┌─ Extracted entries

## config.mk

```make
export PLATFORM = sky130hd
export DESIGN_NAME = stereo_adsr_envelope_gain
export DESIGN_NICKNAME = d
export VERILOG_FILES = /design/src/sadsr_pkg.sv /design/src/sadsr_div.sv /design/src/stereo_adsr_envelope_gain.sv
export SDC_FILE = /design/constraint.sdc
export NUM_CORES = 2
export LEC_CHECK = 0
export BUFFER_PORTS_ARGS = -buffer_cell sky130_fd_sc_hd__buf_2
export CAP_MARGIN = 10
export CORE_MARGIN = 2
export CORE_UTILIZATION = 45
export CTS_BUF_LIST = sky130_fd_sc_hd__clkbuf_4 sky130_fd_sc_hd__clkbuf_8
export CTS_CLUSTER_DIAMETER = 200
export DETAILED_ROUTE_END_ITERATION = 8
export PLACE_DENSITY = 0.73
export SKIP_LAST_GASP = 1
export SYNTH_ARGS = -nofsm -noshare
export SYNTH_HDL_FRONTEND = slang
export SYNTH_SLANG_ARGS = --single-unit
```

## constraint.sdc

```tcl
create_clock -name clk -period 10 [get_ports clk]
set_clock_uncertainty 0.1 [all_clocks]
set_input_delay 1 -clock clk [delete_from_list [all_inputs] [get_ports clk]]
set_output_delay 1 -clock clk [all_outputs]
set_load 0.03 [all_outputs]
```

└─

__What you have to do__
Please set down each entry again, word for word.

__Answer section__
## config.mk

```make
export PLATFORM = sky130hd
export DESIGN_NAME = stereo_adsr_envelope_gain
export DESIGN_NICKNAME = d
export VERILOG_FILES = /design/src/sadsr_pkg.sv /design/src/sadsr_div.sv /design/src/stereo_adsr_envelope_gain.sv
export SDC_FILE = /design/constraint.sdc
export NUM_CORES = 2
export LEC_CHECK = 0
export BUFFER_PORTS_ARGS = -buffer_cell sky130_fd_sc_hd__buf_2
export CAP_MARGIN = 10
export CORE_MARGIN = 2
export CORE_UTILIZATION = 45
export CTS_BUF_LIST = sky130_fd_sc_hd__clkbuf_4 sky130_fd_sc_hd__clkbuf_8
export CTS_CLUSTER_DIAMETER = 200
export DETAILED_ROUTE_END_ITERATION = 8
export PLACE_DENSITY = 0.73
export SKIP_LAST_GASP = 1
export SYNTH_ARGS = -nofsm -noshare
export SYNTH_HDL_FRONTEND = slang
export SYNTH_SLANG_ARGS = --single-unit
```

## constraint.sdc

```tcl
create_clock -name clk -period 10 [get_ports clk]
set_clock_uncertainty 0.1 [all_clocks]
set_input_delay 1 -clock clk [delete_from_list [all_inputs] [get_ports clk]]
set_output_delay 1 -clock clk [all_outputs]
set_load 0.03 [all_outputs]
```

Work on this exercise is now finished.